Opinion
INDEX NO. 654195/2018
12-18-2020
MOTION DATE N/A, 11/25/2020 MOTION SEQ. NOS. 006, 008
DECISION + ORDER ON MOTION
HON. JOEL M. COHEN: The following e-filed documents, listed by NYSCEF document number (Motion 006) 113, 114, 115, 116, 117, 118, 119, 120, 121, 122, 123, 124, 125, 126, 127, 128, 129, 136, 137, 142, 143, 144, 145 were read on this motion to DISMISS. The following e-filed documents, listed by NYSCEF document number (Motion 008) 148, 149, 150, 151, 152, 153, 154, 155, 156, 157, 158, 159 were read on this motion for LEAVE TO AMEND.
This case stems from a dispute over a financing facility. On August 20, 2019, this Court granted Plaintiff NWCC, LLC ("NWCC") summary judgment against all Defendants in this case, including Defendant ACIS CLO 2014-3 Ltd. ("ACIS 2014-3"), on NWCC's claims for breach of contract and account stated (NYSCEF 44) (the "Decision and Order"). That seemed to dispose of the case (id.).
However, in January 2020, ACIS 2014-3 argued that it should not be bound by the prior decision because it "was never served, never appeared, and never filed an answer in this action" (NYSCEF 80 ¶3 [Kwon Affirmation in Response to Cole Schotz P.C.'s Motion to Withdraw as Counsel] [emphasis in original]).
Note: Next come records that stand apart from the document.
## src/uls_defs.svh

```systemverilog
// register offsets, field positions and reset values of the line/modem status block
`ifndef ULS_DEFS_SVH
`define ULS_DEFS_SVH

// ---------------------------------------------------------------
// byte offsets on the register bus
// ---------------------------------------------------------------
`define ULS_OFS_FIFO_CTRL   5'h08
`define ULS_OFS_MODEM_CTRL  5'h10
`define ULS_OFS_LINE_STAT   5'h14
`define ULS_OFS_MODEM_STAT  5'h18

// ---------------------------------------------------------------
// fifo_control_reg fields
// ---------------------------------------------------------------
`define ULS_FC_ENABLE       0
`define ULS_FC_RX_RESET     1

// ---------------------------------------------------------------
// modem_control fields
// ---------------------------------------------------------------
`define ULS_MC_DTR          0
`define ULS_MC_RTS          1
`define ULS_MC_RING         2
`define ULS_MC_IRQ_EN       3
`define ULS_MC_LOOP         4
`define ULS_MC_W            5

// ---------------------------------------------------------------
// per-character error tag fields
// ---------------------------------------------------------------
`define ULS_TAG_PARITY      0
`define ULS_TAG_FRAMING     1
`define ULS_TAG_SILENT      2

// ---------------------------------------------------------------
// reset values
// ---------------------------------------------------------------
`define ULS_MC_RESET        5'h00
`define ULS_LS_RESET        8'h60

`endif

```

## src/uls_pkg.sv

```systemverilog
// types shared by the line/modem status block
package uls_pkg;

    // receive buffering mode
    typedef enum logic {ULS_UNBUF, ULS_BUF} uls_mode_t;

    // error tag carried with each received character
    typedef logic [2:0] uls_tag_t;

endpackage : uls_pkg

```

## src/uls_modem_in.sv

```systemverilog
// modem input sampler with sticky change flags
`timescale 1ns/1ns
module uls_modem_in #(
    parameter int         N         = 4,
    parameter logic [3:0] TRAIL_MSK = 4'b0100
) (
    // clock and reset
    input  wire logic         clk_i,
    input  wire logic         rst_i,
    // active-low inputs, already muxed for loopback
    input  wire logic [N-1:0] pin_n_i,
    // read of the status register
    input  wire logic         clr_i,
    // current state and change flags
    output logic      [N-1:0] state_o,
    output logic      [N-1:0] chg_o
);

    logic [N-1:0] pin_q_reg;
    logic [N-1:0] chg_reg;
    logic         vld_reg;
    logic [N-1:0] evt;

    // ---------------------------------------------------------------
    // edge detection per input
    // ---------------------------------------------------------------
    genvar g;
    generate
        for (g = 0; g < N; g++)
        begin : g_in
            if (TRAIL_MSK[g])
            begin : g_trail
                // only low-to-high of the pin counts here
                assign evt[g] = vld_reg & pin_n_i[g] & ~pin_q_reg[g];
            end
            else
            begin : g_tog
                assign evt[g] = vld_reg & (pin_n_i[g] ^ pin_q_reg[g]);
            end
        end
    endgenerate

    // first sample after reset has no history, so it never flags
    always_ff @(posedge clk_i)
    begin
        if (rst_i)
        begin
            pin_q_reg <= '1;
            chg_reg   <= '0;
            vld_reg   <= 1'b0;
        end
        else
        begin
            pin_q_reg <= pin_n_i;
            vld_reg   <= 1'b1;
            chg_reg   <= evt | (chg_reg & ~{N{clr_i}});
        end
    end

    // status reads as the complement of the active-low pins
    assign state_o = ~pin_q_reg;
    assign chg_o   = chg_reg;

endmodule : uls_modem_in

```

## src/uls_top.sv

```systemverilog
// line status, modem control and modem status of a serial port
// ---------------------------------------------------------------
// Overview of operation
// - fifo error flag only in buffered mode
// - status read clears it once errors gone
// - idle flag needs shift and holding empty
// - holding-empty sets on move, clears on write
// - holding-empty with enable raises interrupt; code raises it only when the flag sets while enabled
// - silent line for char time sets flag
// - missing stop bit sets framing flag
// - wrong parity sets parity flag
// - unread character overwritten sets overrun flag
// - data ready while any character waits
// - buffered error flags follow fifo head
// - loopback: output high, input ignored, outputs off
// - loopback feeds modem inputs from control bits
// - interrupt driven only while enabled
// - rts and dtr pins are inverted bits
// - status bits complement pins or loop bits
// - toggle flags for carrier, ready, clear
// - ring trailing edge flag on rise
// - fifo enable bit selects buffered mode
// ---------------------------------------------------------------
//
// Decided for this implementation: register access over Wishbone and the placing of the registers.
`timescale 1ns/1ns
`include "uls_defs.svh"
module uls_top
    import uls_pkg::*;
#(
    parameter int DEPTH = 16
) (
    // clock and reset
    input  wire logic        clk_i,
    input  wire logic        rst_i,
    // wishbone slave
    input  wire logic        wb_cyc_i,
    input  wire logic        wb_stb_i,
    input  wire logic        wb_we_i,
    input  wire logic [4:0]  wb_adr_i,
    input  wire logic [3:0]  wb_sel_i,
    input  wire logic [31:0] wb_dat_i,
    output logic      [31:0] wb_dat_o,
    output logic             wb_ack_o,
    // receiver side
    input  wire logic        rx_push_i,
    input  wire logic        rx_par_err_i,
    input  wire logic        rx_frm_err_i,
    input  wire logic        rx_pop_i,
    input  wire logic [15:0] char_clks_i,
    // transmitter side
    input  wire logic        tx_write_i,
    input  wire logic        tx_load_i,
    input  wire logic        tx_fifo_empty_i,
    input  wire logic        tx_shift_empty_i,
    input  wire logic        tx_serial_i,
    // interrupt side
    input  wire logic        holding_empty_irq_enable_i,
    input  wire logic        uart_irq_i,
    // pins
    input  wire logic        serial_in_i,
    input  wire logic        cts_n_i,
    input  wire logic        dsr_n_i,
    input  wire logic        ri_n_i,
    input  wire logic        dcd_n_i,
    output logic             serial_out_o,
    output logic             rts_n_o,
    output logic             dtr_n_o,
    output logic             irq_o,
    output logic             irq_oe_o,
    // to receiver and interrupt logic
    output logic             rx_serial_o,
    output logic             data_ready_o,
    output logic             holding_empty_o
);

    localparam int CW = $clog2(DEPTH + 1);
    localparam int PW = $clog2(DEPTH);

    // ---------------------------------------------------------------
    // bus decode
    // ---------------------------------------------------------------
    wire bus_req = wb_cyc_i & wb_stb_i & ~wb_ack_o;
    wire bus_wr  = bus_req & wb_we_i & wb_sel_i[0];
    wire bus_rd  = bus_req & ~wb_we_i;
    wire hit_fc  = wb_adr_i == `ULS_OFS_FIFO_CTRL;
    wire hit_mc  = wb_adr_i == `ULS_OFS_MODEM_CTRL;
    wire hit_ls  = wb_adr_i == `ULS_OFS_LINE_STAT;
    wire hit_ms  = wb_adr_i == `ULS_OFS_MODEM_STAT;
    wire ls_rd   = bus_rd & hit_ls;
    wire ms_rd   = bus_rd & hit_ms;

    logic [`ULS_MC_W-1:0] mc_reg;
    logic                 fc_en_reg;

    // mode switch flushes the shadow queue, like an rx reset
    wire fc_wr    = bus_wr & hit_fc;
    wire rx_flush = fc_wr & (wb_dat_i[`ULS_FC_RX_RESET]
                    | (wb_dat_i[`ULS_FC_ENABLE] != fc_en_reg));
    uls_mode_t mode;
    assign mode = fc_en_reg ? ULS_BUF : ULS_UNBUF;
    wire buf_m  = mode == ULS_BUF;
    wire loop_m = mc_reg[`ULS_MC_LOOP];

    // control registers; only byte lane 0 carries data
    always_ff @(posedge clk_i)
    begin
        if (rst_i)
        begin
            mc_reg    <= `ULS_MC_RESET;
            fc_en_reg <= 1'b0;
        end
        else
        begin
            if (bus_wr & hit_mc)
                mc_reg <= wb_dat_i[`ULS_MC_W-1:0];
            if (fc_wr)
                fc_en_reg <= wb_dat_i[`ULS_FC_ENABLE];
        end
    end

    // ---------------------------------------------------------------
    // silent line detector
    // ---------------------------------------------------------------
    logic [15:0] sil_cnt_reg;
    logic        brk_pend_reg;

    // loopback isolates the pin and feeds the receiver internally
    wire line_w  = loop_m ? tx_serial_i : serial_in_i;
    wire sil_inc = ~rx_serial_o & (sil_cnt_reg != char_clks_i);
    wire brk_evt = ~rx_serial_o & ((sil_cnt_reg + 16'h0001) == char_clks_i);

    always_ff @(posedge clk_i)
    begin
        if (rst_i)
        begin
            rx_serial_o <= 1'b1;
            sil_cnt_reg <= 16'h0000;
        end
        else
        begin
            rx_serial_o <= line_w;
            if (rx_serial_o)
                sil_cnt_reg <= 16'h0000;
            else if (sil_inc)
                sil_cnt_reg <= sil_cnt_reg + 16'h0001;
        end
    end

    // ---------------------------------------------------------------
    // shadow of the receive queue: one error tag per character
    // ---------------------------------------------------------------
    uls_tag_t       tag_mem [DEPTH];
    logic [PW-1:0]  wp_reg;
    logic [PW-1:0]  rp_reg;
    logic [CW-1:0]  cnt_reg;
    logic [CW-1:0]  ecnt_reg;

    // unbuffered mode is a queue of one that overwrites
    wire [CW-1:0] cap_w   = buf_m ? CW'(DEPTH) : CW'(1);
    wire          full_w  = cnt_reg == cap_w;
    wire          pop_w   = rx_pop_i & (cnt_reg != '0);
    wire          st_w    = rx_push_i & (~full_w | pop_w);
    wire          ovr_w   = rx_push_i & full_w & ~pop_w;
    wire          ow_w    = ovr_w & ~buf_m;
    uls_tag_t     ptag;
    assign ptag = {brk_pend_reg | brk_evt, rx_frm_err_i, rx_par_err_i};
    wire          perr_w  = |ptag;
    uls_tag_t     head_t;
    assign head_t = tag_mem[rp_reg];
    wire          herr_w  = |head_t;
    wire [PW-1:0] rp_nx   = rp_reg + PW'(1);
    wire          e_inc   = (st_w | ow_w) & perr_w;
    wire          e_dec   = (pop_w | ow_w) & herr_w;
    wire [CW-1:0] cnt_next  = cnt_reg + CW'(st_w) - CW'(pop_w);
    wire [CW-1:0] ecnt_next = ecnt_reg + CW'(e_inc) - CW'(e_dec);

    // tag storage has no reset; pointers gate every read
    always_ff @(posedge clk_i)
    begin
        if (st_w)
            tag_mem[wp_reg] <= ptag;
        else if (ow_w)
            tag_mem[rp_reg] <= ptag;
    end

    always_ff @(posedge clk_i)
    begin
        if (rst_i | rx_flush)
        begin
            wp_reg   <= '0;
            rp_reg   <= '0;
            cnt_reg  <= '0;
            ecnt_reg <= '0;
        end
        else
        begin
            if (st_w)
                wp_reg <= wp_reg + PW'(1);
            if (pop_w)
                rp_reg <= rp_nx;
            cnt_reg  <= cnt_next;
            ecnt_reg <= ecnt_next;
        end
    end

    // a pending silent line rides on the next stored character
    always_ff @(posedge clk_i)
    begin
        if (rst_i)
            brk_pend_reg <= 1'b0;
        else
            brk_pend_reg <= (brk_evt & buf_m) | (brk_pend_reg & ~(st_w | ow_w));
    end

    // ---------------------------------------------------------------
    // line status flags
    // ---------------------------------------------------------------
    // the flags follow whichever character becomes the head
    wire load_new = (st_w & ((cnt_reg == '0) | (pop_w & (cnt_reg == CW'(1))))) | ow_w;
    wire load_nxt = pop_w & (cnt_reg > CW'(1));
    uls_tag_t hd_set;
    assign hd_set = load_new ? ptag
                  : load_nxt ? tag_mem[rp_nx]
                  : 3'b000;
    uls_tag_t brk_set;
    assign brk_set = {brk_evt & ~buf_m, 2'b00};

    uls_tag_t fl_reg;
    logic     ovr_reg;
    logic     ferr_reg;
    logic     he_reg;
    logic     txe_d_reg;
    logic     thp_reg;

    // set wins over a clearing read in the same cycle
    always_ff @(posedge clk_i)
    begin
        if (rst_i | rx_flush)
        begin
            fl_reg   <= 3'b000;
            ovr_reg  <= 1'b0;
            ferr_reg <= 1'b0;
        end
        else
        begin
            fl_reg   <= hd_set | brk_set | (fl_reg & ~{3{ls_rd}});
            ovr_reg  <= ovr_w | (ovr_reg & ~ls_rd);
            ferr_reg <= buf_m & ((ecnt_next != '0) | (ferr_reg & ~ls_rd));
        end
    end

    // ---------------------------------------------------------------
    // transmit status and holding-empty interrupt
    // ---------------------------------------------------------------
    wire he_set = buf_m ? (tx_fifo_empty_i & ~txe_d_reg) : tx_load_i;
    wire idle_w = tx_shift_empty_i & (buf_m ? tx_fifo_empty_i : he_reg);

    always_ff @(posedge clk_i)
    begin
        if (rst_i)
        begin
            he_reg    <= 1'b1;
            txe_d_reg <= 1'b1;
            thp_reg   <= 1'b0;
        end
        else
        begin
            txe_d_reg <= tx_fifo_empty_i;
            he_reg    <= he_set | (he_reg & ~tx_write_i);
            thp_reg   <= holding_empty_irq_enable_i
                         & ((he_set) | (thp_reg & ~tx_write_i));
        end
    end

    // ---------------------------------------------------------------
    // modem inputs, loopback steering
    // ---------------------------------------------------------------
    logic [3:0] pin_n;
    logic [3:0] ms_state;
    logic [3:0] ms_chg;

    // order: carrier, ring, set ready, clear to send
    assign pin_n = loop_m ? ~{mc_reg[`ULS_MC_IRQ_EN], mc_reg[`ULS_MC_RING],
                              mc_reg[`ULS_MC_DTR], mc_reg[`ULS_MC_RTS]}
                          : {dcd_n_i, ri_n_i, dsr_n_i, cts_n_i};

    uls_modem_in #(
        .N         (4),
        .TRAIL_MSK (4'b0100)
    ) u_modem_in (
        .clk_i   (clk_i),
        .rst_i   (rst_i),
        .pin_n_i (pin_n),
        .clr_i   (ms_rd),
        .state_o (ms_state),
        .chg_o   (ms_chg)
    );

    // ---------------------------------------------------------------
    // pins and interrupt output
    // ---------------------------------------------------------------
    always_ff @(posedge clk_i)
    begin
        if (rst_i)
        begin
            serial_out_o    <= 1'b1;
            rts_n_o         <= 1'b1;
            dtr_n_o         <= 1'b1;
            irq_o           <= 1'b0;
            irq_oe_o        <= 1'b0;
            data_ready_o    <= 1'b0;
            holding_empty_o <= 1'b1;
        end
        else
        begin
            serial_out_o    <= loop_m | tx_serial_i;
            rts_n_o         <= loop_m | ~mc_reg[`ULS_MC_RTS];
            dtr_n_o         <= loop_m | ~mc_reg[`ULS_MC_DTR];
            irq_o           <= mc_reg[`ULS_MC_IRQ_EN] & (uart_irq_i | thp_reg);
            irq_oe_o        <= mc_reg[`ULS_MC_IRQ_EN];
            // a flush empties the queue, so data ready must drop with it
            data_ready_o    <= ~rx_flush & (cnt_next != '0);
            holding_empty_o <= he_set | (he_reg & ~tx_write_i);
        end
    end

    // ---------------------------------------------------------------
    // read mux and acknowledge
    // ---------------------------------------------------------------
    wire [7:0] ls_val = {ferr_reg, idle_w, he_reg, fl_reg, ovr_reg,
                         cnt_reg != '0};
    wire [7:0] ms_val = {ms_state, ms_chg};
    wire [7:0] rd_val = hit_ls ? ls_val
                      : hit_ms ? ms_val
                      : hit_mc ? {3'b000, mc_reg}
                      : hit_fc ? {7'h00, fc_en_reg}
                      : 8'h00;

    // one wait state; unmapped reads answer zero
    always_ff @(posedge clk_i)
    begin
        if (rst_i)
        begin
            wb_ack_o <= 1'b0;
            wb_dat_o <= 32'h0000_0000;
        end
        else
        begin
            wb_ack_o <= bus_req;
            if (bus_rd)
                wb_dat_o <= {24'h00_0000, rd_val};
        end
    end

    // ---------------------------------------------------------------
    // checks
    // ---------------------------------------------------------------
    AST_FERR_UNBUF: assert property (@(posedge clk_i) disable iff (rst_i)
        !fc_en_reg && !$past(fc_en_reg) |-> !ferr_reg)
        else $error("fifo error flag set in unbuffered mode");

    AST_HE_CLR: assert property (@(posedge clk_i) disable iff (rst_i)
        tx_write_i && !he_set |=> !he_reg && !holding_empty_o)
        else $error("holding empty not cleared by write");

    AST_OVR: assert property (@(posedge clk_i) disable iff (rst_i)
        ovr_w && !rx_flush |=> ovr_reg ##1 (ovr_reg || $past(ls_rd)))
        else $error("overrun not flagged");

    AST_DR: assert property (@(posedge clk_i) disable iff (rst_i)
        data_ready_o == (cnt_reg != '0))
        else $error("data ready disagrees with queue");

    AST_PAR_CLR: assert property (@(posedge clk_i) disable iff (rst_i)
        ls_rd && !hd_set[0] |=> !fl_reg[0])
        else $error("parity flag survived status read");

    AST_LOOP_PINS: assert property (@(posedge clk_i) disable iff (rst_i)
        loop_m |=> serial_out_o && rts_n_o && dtr_n_o)
        else $error("loopback left a pin active");

    AST_RTS: assert property (@(posedge clk_i) disable iff (rst_i)
        !loop_m |=> rts_n_o == !$past(mc_reg[`ULS_MC_RTS]))
        else $error("request pin not inverse of bit");

    AST_IRQ_OFF: assert property (@(posedge clk_i) disable iff (rst_i)
        !mc_reg[`ULS_MC_IRQ_EN] |=> !irq_o && !irq_oe_o)
        else $error("interrupt driven while disabled");

    AST_LOOP_DSR: assert property (@(posedge clk_i) disable iff (rst_i)
        loop_m && $stable(mc_reg) |=> ms_state[1] == $past(mc_reg[`ULS_MC_DTR]))
        else $error("loopback ready input not fed");

    AST_ACK: assert property (@(posedge clk_i) disable iff (rst_i)
        bus_req |=> wb_ack_o ##1 !wb_ack_o)
        else $error("bus ack not a single cycle");

endmodule : uls_top

```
In short, ACIS 2014-3 argued that its purported counsel, who filed an answer in this case on behalf of all Defendants (ACIS 2014-3 included), never actually represented ACIS 2014-3 and that ACIS 2014-3 was never served. (The prior counsel confirmed that it was not authorized to respond to the Complaint on behalf of ACIS 2014-3 and did so inadvertently (see NYSCEF 53 ¶3 [Shanahan Aff. in Support of Motion to Withdraw and for Other Related Relief]). The Court took counsel at its word and, to avoid prejudicing an unrepresented party, entered an order on March 16, 2020, modifying the Decision and Order to remove ACIS 2014-3 and to permit NWCC to seek leave to amend the complaint (NYSCEF 104; see NYSCEF 125).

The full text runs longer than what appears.